[Stored items]
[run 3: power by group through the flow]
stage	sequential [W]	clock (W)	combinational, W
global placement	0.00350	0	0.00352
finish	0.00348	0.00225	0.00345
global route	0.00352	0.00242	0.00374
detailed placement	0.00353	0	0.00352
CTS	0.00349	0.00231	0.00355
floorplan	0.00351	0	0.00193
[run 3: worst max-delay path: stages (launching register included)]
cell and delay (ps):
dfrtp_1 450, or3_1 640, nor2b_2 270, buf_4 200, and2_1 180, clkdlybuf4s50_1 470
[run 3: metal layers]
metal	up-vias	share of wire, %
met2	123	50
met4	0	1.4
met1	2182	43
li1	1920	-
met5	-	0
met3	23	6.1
<file path="config.mk">
export PLATFORM = sky130hd
export DESIGN_NAME = datapath_sequencer
export DESIGN_NICKNAME = d
export VERILOG_FILES = /design/src/rtl/seq_pkg.sv /design/src/rtl/instr_decoder.sv /design/src/rtl/datapath_sequencer.sv
export SDC_FILE = /design/constraint.sdc
export NUM_CORES = 1
export LEC_CHECK = 0
export CAP_MARGIN = 25
export CORE_MARGIN = 2
export CORE_UTILIZATION = 37
export DETAILED_ROUTE_END_ITERATION = 7
export GPL_ROUTABILITY_DRIVEN = 0
export PLACE_DENSITY = 0.73
export SLEW_MARGIN = 20
export SYNTH_ARGS = -nofsm -noshare
export SYNTH_HDL_FRONTEND = slang
export SYNTH_SLANG_ARGS = --single-unit
</file>
<file path="constraint.sdc">
create_clock -name clk -period 1.3 [get_ports clk]
set_input_delay 0.26 -clock clk [delete_from_list [all_inputs] [get_ports clk]]
set_output_delay 0.26 -clock clk [all_outputs]
set_load 0.02 [all_outputs]
</file>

WHAT THIS TASK INVOLVES:
Return, in full, every line of these entries that holds "metal".

RESULT OF THE EXERCISE:
[run 3: metal layers]
metal	up-vias	share of wire, %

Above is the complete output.